Ad Alessio Cerci era bastato un movimento con finta e tiro per diventare l'Arjen Robben di Valmontone, in omaggio ai suoi luoghi di origine. Così era stato battezzato al primo apparire nella Roma di Fabio Capello, in un esordio datato 16 maggio 2004, a 17 anni ancora da compiere. In molti credevano in quell'esterno atipico per il calcio italiano, capace di crossare come di andare a rete. I fatti successivi non hanno dato ragione al giudizio, vuoi per i problemi fisici che lo hanno frenato al momento di spiccare il volo, vuoi per un carattere difficile da gestire, vuoi per familiari altrettanto difficile da gestire. Passa alla storia del calcio il post della moglie Federica, all'atto del passaggio dal Torino all'Atletico Madrid nell'estate 2014, per 15 milioni: “Addio serie A, noi andiamo nel calcio che conta”. Quel calcio che conta lo rispedisce da noi dopo pochi mesi, fatti di sei partite senza mai cominciare da titolare, per un prestito al Milan.

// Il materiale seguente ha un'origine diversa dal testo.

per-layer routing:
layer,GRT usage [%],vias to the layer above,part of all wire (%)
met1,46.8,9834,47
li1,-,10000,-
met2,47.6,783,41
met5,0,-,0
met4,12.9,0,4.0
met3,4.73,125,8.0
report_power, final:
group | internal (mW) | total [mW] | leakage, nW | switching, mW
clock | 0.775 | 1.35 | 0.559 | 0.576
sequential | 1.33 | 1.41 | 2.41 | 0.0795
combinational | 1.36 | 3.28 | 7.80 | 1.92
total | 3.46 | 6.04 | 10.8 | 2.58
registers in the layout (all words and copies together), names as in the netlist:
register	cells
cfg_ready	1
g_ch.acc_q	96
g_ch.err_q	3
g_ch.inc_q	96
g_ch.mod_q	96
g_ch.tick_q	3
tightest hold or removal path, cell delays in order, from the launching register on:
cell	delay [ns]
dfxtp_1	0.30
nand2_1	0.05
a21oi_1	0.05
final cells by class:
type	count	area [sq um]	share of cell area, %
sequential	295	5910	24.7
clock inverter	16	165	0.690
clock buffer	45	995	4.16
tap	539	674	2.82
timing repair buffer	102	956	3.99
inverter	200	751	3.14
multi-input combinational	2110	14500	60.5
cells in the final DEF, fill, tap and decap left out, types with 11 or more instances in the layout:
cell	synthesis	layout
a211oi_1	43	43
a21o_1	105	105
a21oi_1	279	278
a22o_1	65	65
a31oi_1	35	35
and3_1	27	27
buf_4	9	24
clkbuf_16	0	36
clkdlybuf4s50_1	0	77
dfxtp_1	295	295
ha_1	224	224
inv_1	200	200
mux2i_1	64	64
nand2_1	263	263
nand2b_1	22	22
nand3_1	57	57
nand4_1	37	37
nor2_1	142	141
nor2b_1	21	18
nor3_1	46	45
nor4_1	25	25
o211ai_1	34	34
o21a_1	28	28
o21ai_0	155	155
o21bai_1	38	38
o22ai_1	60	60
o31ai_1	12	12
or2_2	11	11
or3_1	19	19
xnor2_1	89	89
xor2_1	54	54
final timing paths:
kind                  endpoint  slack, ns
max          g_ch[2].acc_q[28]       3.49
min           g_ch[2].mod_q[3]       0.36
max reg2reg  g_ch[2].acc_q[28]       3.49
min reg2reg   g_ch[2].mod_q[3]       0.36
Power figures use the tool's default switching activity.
**config.mk**
```make
export PLATFORM = sky130hd
export DESIGN_NAME = id_ex_stage
export DESIGN_NICKNAME = d
export VERILOG_FILES = /design/src/rtl/core_pkg.sv /design/src/rtl/load_use_detect.sv /design/src/rtl/id_ex_stage.sv
export SDC_FILE = /design/constraint.sdc
export NUM_CORES = 1
export LEC_CHECK = 0
export CORE_MARGIN = 4
export CORE_UTILIZATION = 37
export DETAILED_ROUTE_END_ITERATION = 10
export PLACE_DENSITY = 0.77
export RECOVER_POWER = 25
export SLEW_MARGIN = 20
export SYNTH_ARGS = -nofsm -noshare
export SYNTH_HDL_FRONTEND = slang
export SYNTH_SLANG_ARGS = --single-unit
```
**constraint.sdc**
```tcl
create_clock -name clk_i -period 1.9 [get_ports clk_i]
set_clock_uncertainty 0.05 [all_clocks]
set_input_delay 0.38 -clock clk_i [delete_from_list [all_inputs] [get_ports clk_i]]
set_output_delay 0.38 -clock clk_i [all_outputs]
set_load 0.01 [all_outputs]
```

Il 2013-14 era stata la migliore annata di Cerci. La gioca in un ruolo insolito, da seconda punta al fianco di Ciro Immobile: lui segna 13 gol, il centravanti ne mette a segno 22. Insieme portano il Torino a un settimo posto che apre le porte dell'Europa League, dopo che la coppa viene negata al Parma per una licenza Uefa mancante. Insieme vanno all'estero: se Cerci si trasferisce all'Atletico, Immobile va al Borussia Dortmund per quasi 20 milioni e per la gioia dei conti di Urbano Cairo. Insieme fanno parte della Nazionale di Cesare Prandelli, nella poco felice esperienza al Mondiale brasiliano. In granata l'allenatore è Gian Piero Ventura, già fondamentale per Cerci qualche anno prima, quando lo prende in prestito al Pisa neopromosso in serie B. L'esterno ha vent'anni, in Toscana si mette in mostra per la tecnica unita alle qualità fisiche su entrambe le fasce. Con 10 reti contribuisce a un piazzamento in zona playoff, ma non può essere più utile perché fermato da un serio infortunio al ginocchio.

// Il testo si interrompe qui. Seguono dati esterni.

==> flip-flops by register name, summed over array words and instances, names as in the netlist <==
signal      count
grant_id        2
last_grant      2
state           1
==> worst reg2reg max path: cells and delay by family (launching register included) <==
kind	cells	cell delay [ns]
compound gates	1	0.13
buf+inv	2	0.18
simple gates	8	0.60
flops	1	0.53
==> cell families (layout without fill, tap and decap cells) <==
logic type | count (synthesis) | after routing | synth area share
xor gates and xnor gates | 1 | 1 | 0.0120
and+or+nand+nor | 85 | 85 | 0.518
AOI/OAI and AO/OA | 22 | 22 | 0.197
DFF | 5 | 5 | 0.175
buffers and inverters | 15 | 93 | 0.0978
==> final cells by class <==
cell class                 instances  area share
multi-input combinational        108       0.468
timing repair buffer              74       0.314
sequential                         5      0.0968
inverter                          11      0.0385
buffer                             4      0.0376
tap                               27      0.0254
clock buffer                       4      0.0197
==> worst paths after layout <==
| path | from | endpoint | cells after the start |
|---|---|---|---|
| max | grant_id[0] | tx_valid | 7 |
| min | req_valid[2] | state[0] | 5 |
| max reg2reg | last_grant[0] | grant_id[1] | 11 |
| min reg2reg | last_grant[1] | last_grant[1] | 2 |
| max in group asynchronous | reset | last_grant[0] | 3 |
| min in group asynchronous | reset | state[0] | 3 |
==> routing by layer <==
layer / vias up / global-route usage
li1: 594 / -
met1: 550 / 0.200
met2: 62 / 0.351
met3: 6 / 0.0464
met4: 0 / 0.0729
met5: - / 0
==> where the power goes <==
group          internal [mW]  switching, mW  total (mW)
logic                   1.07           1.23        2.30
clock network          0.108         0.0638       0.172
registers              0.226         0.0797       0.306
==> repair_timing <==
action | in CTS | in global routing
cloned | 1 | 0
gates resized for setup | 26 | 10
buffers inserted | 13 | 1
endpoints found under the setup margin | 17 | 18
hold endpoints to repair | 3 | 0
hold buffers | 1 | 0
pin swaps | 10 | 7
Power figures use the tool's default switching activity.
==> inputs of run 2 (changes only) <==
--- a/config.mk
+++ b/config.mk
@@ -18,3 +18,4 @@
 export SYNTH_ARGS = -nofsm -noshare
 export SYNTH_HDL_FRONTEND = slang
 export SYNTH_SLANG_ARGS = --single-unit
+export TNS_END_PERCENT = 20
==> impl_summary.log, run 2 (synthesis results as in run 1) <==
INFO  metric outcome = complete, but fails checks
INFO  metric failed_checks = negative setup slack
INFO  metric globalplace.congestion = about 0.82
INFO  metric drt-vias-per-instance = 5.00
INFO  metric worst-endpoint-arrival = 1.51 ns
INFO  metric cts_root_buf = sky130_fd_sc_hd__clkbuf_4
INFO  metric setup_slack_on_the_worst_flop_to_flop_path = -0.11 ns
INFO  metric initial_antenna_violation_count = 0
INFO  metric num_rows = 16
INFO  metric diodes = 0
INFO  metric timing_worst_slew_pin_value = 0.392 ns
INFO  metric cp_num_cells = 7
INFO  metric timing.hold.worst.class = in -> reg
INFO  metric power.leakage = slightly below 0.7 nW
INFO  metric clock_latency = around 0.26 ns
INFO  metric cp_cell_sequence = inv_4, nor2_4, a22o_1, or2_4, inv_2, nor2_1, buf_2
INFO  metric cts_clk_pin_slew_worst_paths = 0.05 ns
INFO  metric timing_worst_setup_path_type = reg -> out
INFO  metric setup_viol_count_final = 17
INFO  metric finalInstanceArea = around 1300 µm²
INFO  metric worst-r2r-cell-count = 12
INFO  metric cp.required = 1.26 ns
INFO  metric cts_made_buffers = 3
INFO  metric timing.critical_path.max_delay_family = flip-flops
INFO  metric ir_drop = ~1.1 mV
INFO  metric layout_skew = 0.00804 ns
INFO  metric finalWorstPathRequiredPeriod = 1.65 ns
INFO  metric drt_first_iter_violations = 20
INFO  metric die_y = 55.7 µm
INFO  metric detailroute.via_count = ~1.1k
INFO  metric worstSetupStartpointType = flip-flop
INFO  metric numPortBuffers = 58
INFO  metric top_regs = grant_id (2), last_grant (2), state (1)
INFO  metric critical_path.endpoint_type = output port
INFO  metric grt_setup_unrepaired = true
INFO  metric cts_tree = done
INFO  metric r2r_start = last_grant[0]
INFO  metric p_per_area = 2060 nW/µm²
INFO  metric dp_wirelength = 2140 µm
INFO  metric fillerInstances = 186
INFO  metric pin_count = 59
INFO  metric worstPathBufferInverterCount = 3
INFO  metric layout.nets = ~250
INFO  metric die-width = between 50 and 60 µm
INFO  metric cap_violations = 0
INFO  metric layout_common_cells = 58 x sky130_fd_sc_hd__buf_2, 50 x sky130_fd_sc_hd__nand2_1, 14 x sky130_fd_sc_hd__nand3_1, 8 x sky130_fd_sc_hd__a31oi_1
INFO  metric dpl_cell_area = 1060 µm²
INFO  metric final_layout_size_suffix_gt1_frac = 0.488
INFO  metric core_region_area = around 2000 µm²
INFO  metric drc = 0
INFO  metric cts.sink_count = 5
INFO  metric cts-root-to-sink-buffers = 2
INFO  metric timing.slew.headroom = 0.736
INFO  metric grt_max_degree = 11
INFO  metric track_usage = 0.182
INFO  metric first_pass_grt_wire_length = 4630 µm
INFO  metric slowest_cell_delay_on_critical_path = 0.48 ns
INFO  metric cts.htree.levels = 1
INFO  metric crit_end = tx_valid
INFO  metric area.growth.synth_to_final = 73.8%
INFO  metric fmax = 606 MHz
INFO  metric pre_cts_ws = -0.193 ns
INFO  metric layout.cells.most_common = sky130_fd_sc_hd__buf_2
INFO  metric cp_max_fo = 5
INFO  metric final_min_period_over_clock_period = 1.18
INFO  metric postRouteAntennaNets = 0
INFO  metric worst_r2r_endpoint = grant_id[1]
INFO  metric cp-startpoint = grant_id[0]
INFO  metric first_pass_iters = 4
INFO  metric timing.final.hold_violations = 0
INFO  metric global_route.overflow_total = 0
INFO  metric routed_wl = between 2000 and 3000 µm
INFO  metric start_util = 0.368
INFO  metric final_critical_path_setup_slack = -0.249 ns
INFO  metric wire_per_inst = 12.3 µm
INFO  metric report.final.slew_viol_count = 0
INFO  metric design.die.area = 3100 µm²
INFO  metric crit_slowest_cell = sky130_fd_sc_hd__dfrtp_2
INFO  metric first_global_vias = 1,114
==> src/rtl/fb_swap_if.sv <==
// Signal bundle between the framebuffer swap controller and its draw engine,
// framebuffer memories and display scan-out.
interface fb_swap_if #(
  parameter int unsigned NBUF  = 2,
  parameter int unsigned ADDRW = 17,
  parameter int unsigned DATAW = 4
);
  logic                  vbi;
  logic                  sync_start;
  logic                  clr_en;
  logic [DATAW-1:0]      clr_colr;
  logic                  frame_start;
  logic                  draw_done;
  logic                  draw_we;
  logic [ADDRW-1:0]      draw_addr;
  logic [DATAW-1:0]      draw_cidx;
  logic [NBUF-1:0]       mem_we;
  logic [ADDRW-1:0]      mem_waddr;
  logic [DATAW-1:0]      mem_wdata;
  logic [ADDRW-1:0]      disp_addr;
  logic [ADDRW-1:0]      mem_raddr;
  logic [NBUF*DATAW-1:0] mem_rdata;
  logic [DATAW-1:0]      disp_cidx;
  logic [1:0]            buf_disp;
  logic [1:0]            buf_draw;
  logic                  swap;
  logic                  frame_drop;

  modport slave (
    input  vbi, sync_start, clr_en, clr_colr, draw_done, draw_we, draw_addr,
           draw_cidx, disp_addr, mem_rdata,
    output frame_start, mem_we, mem_waddr, mem_wdata, mem_raddr, disp_cidx,
           buf_disp, buf_draw, swap, frame_drop
  );

  modport master (
    output vbi, sync_start, clr_en, clr_colr, draw_done, draw_we, draw_addr,
           draw_cidx, disp_addr, mem_rdata,
    input  frame_start, mem_we, mem_waddr, mem_wdata, mem_raddr, disp_cidx,
           buf_disp, buf_draw, swap, frame_drop
  );
endinterface
## src/rtl/alu_sched.sv

```systemverilog
// alu_sched: round-robin arbiter for two requesters sharing a 4-bit ALU.
// 8-bit adds are split into low, high and carry-fix passes.
module alu_sched #(
  parameter logic RR_INIT = 1'b1
) (
  input  logic       clk,
  input  logic       rst,
  input  logic       req0_valid,
  output logic       req0_ready,
  input  logic [2:0] req0_op,
  input  logic       req0_wide,
  input  logic [7:0] req0_a,
  input  logic [7:0] req0_b,
  input  logic       req1_valid,
  output logic       req1_ready,
  input  logic [2:0] req1_op,
  input  logic       req1_wide,
  input  logic [7:0] req1_a,
  input  logic [7:0] req1_b,
  output logic [3:0] alu_a,
  output logic [3:0] alu_b,
  output logic [2:0] alu_op,
  input  logic [3:0] alu_result,
  input  logic       alu_carry,
  input  logic       alu_overflow,
  input  logic       alu_zero,
  output logic       rsp_valid,
  input  logic       rsp_ready,
  output logic       rsp_id,
  output logic [7:0] rsp_result,
  output logic       rsp_carry,
  output logic       rsp_overflow,
  output logic       rsp_zero
);

  typedef enum logic [2:0] {
    IDLE, EXEC, LO, HI, FIX, RESP
  } state_t;

  state_t     state;
  logic       last;
  logic       sel;
  logic       gnt;
  logic [2:0] g_op;
  logic       g_wide;
  logic [7:0] g_a;
  logic [7:0] g_b;
  logic [3:0] a_hi;
  logic [3:0] b_hi;
  logic [3:0] sum_lo;
  logic       c_lo;
  logic       c_hi;
  logic [7:0] fix_res;

  assign fix_res = {alu_result, sum_lo};

  // Pick a requester (sole valid wins, ties go to the one not granted last)
  always_comb begin
    sel = (req0_valid & req1_valid) ? ~last : req1_valid;
    gnt = (state == IDLE) & ~rst & (req0_valid | req1_valid);
    req0_ready = gnt & ~sel;
    req1_ready = gnt & sel;
    g_op = sel ? req1_op : req0_op;
    g_a  = sel ? req1_a : req0_a;
    g_b  = sel ? req1_b : req0_b;
    g_wide = (sel ? req1_wide : req0_wide) & (g_op == 3'b000);
  end

  // Sequencer: grant, ALU passes, response hold
  always_ff @(posedge clk) begin
    if (rst) begin
      state        <= IDLE;
      last         <= RR_INIT;
      alu_a        <= 4'h0;
      alu_b        <= 4'h0;
      alu_op       <= 3'b000;
      a_hi         <= 4'h0;
      b_hi         <= 4'h0;
      sum_lo       <= 4'h0;
      c_lo         <= 1'b0;
      c_hi         <= 1'b0;
      rsp_valid    <= 1'b0;
      rsp_id       <= 1'b0;
      rsp_result   <= 8'h00;
      rsp_carry    <= 1'b0;
      rsp_overflow <= 1'b0;
      rsp_zero     <= 1'b0;
    end else begin
      unique case (state)
        IDLE: begin
          if (gnt) begin
            last   <= sel;
            rsp_id <= sel;
            a_hi   <= g_a[7:4];
            b_hi   <= g_b[7:4];
            alu_a  <= g_a[3:0];
            alu_b  <= g_b[3:0];
            alu_op <= g_wide ? 3'b000 : g_op;
            state  <= g_wide ? LO : EXEC;
          end
        end
        EXEC: begin
          rsp_result   <= {4'h0, alu_result};
          rsp_carry    <= alu_carry;
          rsp_overflow <= alu_overflow;
          rsp_zero     <= alu_zero;
          rsp_valid    <= 1'b1;
          alu_a        <= 4'h0;
          alu_b        <= 4'h0;
          alu_op       <= 3'b000;
          state        <= RESP;
        end
        LO: begin
          sum_lo <= alu_result;
          c_lo   <= alu_carry;
          alu_a  <= a_hi;
          alu_b  <= b_hi;
          state  <= HI;
        end
        HI: begin
          c_hi  <= alu_carry;
          alu_a <= alu_result;
          alu_b <= {3'b000, c_lo};
          state <= FIX;
        end
        FIX: begin
          rsp_result   <= fix_res;
          rsp_carry    <= c_hi | alu_carry;
          rsp_zero     <= (fix_res == 8'h00);
          rsp_overflow <= (a_hi[3] == b_hi[3]) &
                          (fix_res[7] != a_hi[3]);
          rsp_valid    <= 1'b1;
          alu_a        <= 4'h0;
          alu_b        <= 4'h0;
          state        <= RESP;
        end
        RESP: begin
          if (rsp_ready) begin
            rsp_valid <= 1'b0;
            state     <= IDLE;
          end
        end
        default: state <= IDLE;
      endcase
    end
  end

endmodule

```

## config.mk

```make
export PLATFORM = sky130hd
export DESIGN_NAME = alu_sched
export DESIGN_NICKNAME = d
export VERILOG_FILES = /design/src/rtl/alu_sched.sv
export SDC_FILE = /design/constraint.sdc
export NUM_CORES = 1
export LEC_CHECK = 0
export CAP_MARGIN = 20
export CORE_AREA = 2 2 60 91
export CTS_CLUSTER_DIAMETER = 80
export DETAILED_ROUTE_END_ITERATION = 7
export DIE_AREA = 0 0 62 93
export PLACE_DENSITY = 0.8
export SYNTH_ARGS = -nofsm -noshare
export SYNTH_HDL_FRONTEND = slang
export SYNTH_SLANG_ARGS = --single-unit
```

## constraint.sdc

```tcl
create_clock -name clk -period 1.6 [get_ports clk]
set_clock_uncertainty 0.05 [all_clocks]
set_input_delay 0.32 -clock clk [delete_from_list [all_inputs] [get_ports clk]]
set_output_delay 0.32 -clock clk [all_outputs]
set_load 0.01 [all_outputs]
```

==> flow_summary.ini <==
[layout]
n_fill_cell = 416
insertedDiodeCount = 0
nets = 367
area_growth_pct = 51.94
drive_gt1_share_pct = 21.20
utilization_pct = 64.50

[clock_network]
path_clk_slew_ps = 80
clock_sinks = 42
clockBufferDepth = 2
clock-root-buffer = clkbuf_8
cts_made_buffers = 5
cts_tree = yes
cts_hold_buf = 0
clk_latency_ps = 290
htreeDepth = 2

[power]
leakage_nw = 1.306
power-per-cell-area_nw_per_um2 = 963.3
peakVddDrop_uv = 506.6

[sta]
max_clock_freq_ghz = 0.5900
rsz0062_at_grt = true
finalMaxSlewViolations = 0
relSlewSlack_pct = 71.86
hold_viol = 0
fin_crit_ps = 1695
fin_ws_ps = -94.89
setup_viol = 3
setup_tns_ps = -206.4
worstMarginPinSlew_ps = 422.1
post-route-period-util_pct = 105.9

[routing]
dr_wl_met3_um = 250
drtPass1Iterations = 4
highest_layer = met4
ant_nets = 0
vias = 2031
wl_met1_um = 2169
initialDrtViolationCount = 114
wl_um = 5598
avgRoutedWirePerCell_um = 14.58
met2_length_um = 3079
via_per_inst = 5.289
drc = 0

[setup_path]
crit_path_max_fanout = 3
arrival_ps = 1320
startpoint_type = flip-flop
r2r_cells = 5
critPathCaptureType = primary output
cp.required_ps = 1230
critPathKind = reg -> out

[global_route]
grt_pass1_vias = 1966
gr-total-overflow = 0
antenna_found_initial = 0
grt_pass1_wl_um = 9163
grt_util_all_layers_pct = 21.03
grt_start_max_net_pins = 36

[die]
die_y_um = 93
fp-row-count = 32
coreArea_um2 = 5005
initial_core_util_pct = 42.45
dieWidth_um = 62
pin_count = 78
die_area_um2 = 5766

[run_status]
violations = negative setup slack
status = finished with violations

[worst_hold_path]
hold_class = reg -> reg
holdPathStages = 2

[yosys]
ys.flop_type = dfxtp_1
synth_nets = 271
ys_types = 47
postSynthAreaPerCell_um2 = 9.701
synth_area_um2 = 2125
synth_common_cells = dfxtp_1 (42), nor2_1 (28), mux2i_1 (25)
synth_enable_flop_cells = 0
yosysMostFrequentCell = dfxtp_1
synth_top_area_share_pct = 39.58
yosysTopAreaCell = dfxtp_1
synth.top_cells.by_area = dfxtp_1 (40%), mux2i_1 (12%), nor2_1 (4.9%)
synth_seq_cells = 42
ys_seq_area_share_pct = 39.58
async_reset_ff_share_pct = 0
synth_warnings = 0
synthCells = 219

[placement]
place_ws_ps = -592.1
gp_congestion = 0.8225
io_buffers = 77
place_hpwl_um = 4239

[flow_run]
cap_violations = 0
-- layer usage --
metal / global-route usage, % / vias to the layer above
met5: 0 / -
met4: 7.979 / 0
met3: 3.734 / 7
met2: 35.59 / 69
met1: 25.35 / 958
li1: - / 997
-- per-stage QoR --
| stage | hold slack [ps] | power, W | instance area, um^2 | cells |
|---|---|---|---|---|
| floorplan | 397.1 | 0.001896 | 2125 | 219 |
| global placement | 393.2 | 0.002353 | 3073 | 374 |
| detailed placement | 397.0 | 0.002382 | 3073 | 374 |
| CTS | 407.7 | 0.003103 | 3188 | 383 |
| global route | 430.1 | 0.003288 | 3228 | 384 |
| finish | 404.1 | 0.003110 | 3228 | 384 |
-- layout make-up --
class | count | area [um^2] | area share, %
Clock buffer | 7 | 86.33 | 2.674
Multi-Input combinational cell | 158 | 1206 | 37.36
Timing Repair Buffer | 104 | 987.2 | 30.58
Sequential cell | 42 | 843.3 | 26.12
Tap cell | 68 | 85.08 | 2.636
Inverter | 4 | 15.01 | 0.4651
Clock inverter | 1 | 5.005 | 0.1550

E Ventura, come abbiamo visto, è poi decisivo per Cerci a Torino. Il tecnico sa come prenderlo umanamente, sa come sfruttarlo sul campo come nessuno mai: né prima, né dopo. Perché, dopo le stagioni in granata, il declino appare costante, ai rari squilli corrispondono tanti passaggi a vuoto. In campo sì, ma senza essere protagonista come ci si attenderebbe da uno così. Fino all'esperienza controversa nell'ultima stagione all'Ankaragucu, conclusasi con una causa per non aver ricevuto gli stipendi. Ora la Salernitana, di nuovo in serie B e di nuovo con Ventura, con un contratto biennale: “Viene qui per me, può scatenare la rabbia che ha dentro”, sottilinea il tecnico. Le scommesse da vincere sono tante, per entrambi. Potrebbero rivelarsi la benzina giusta.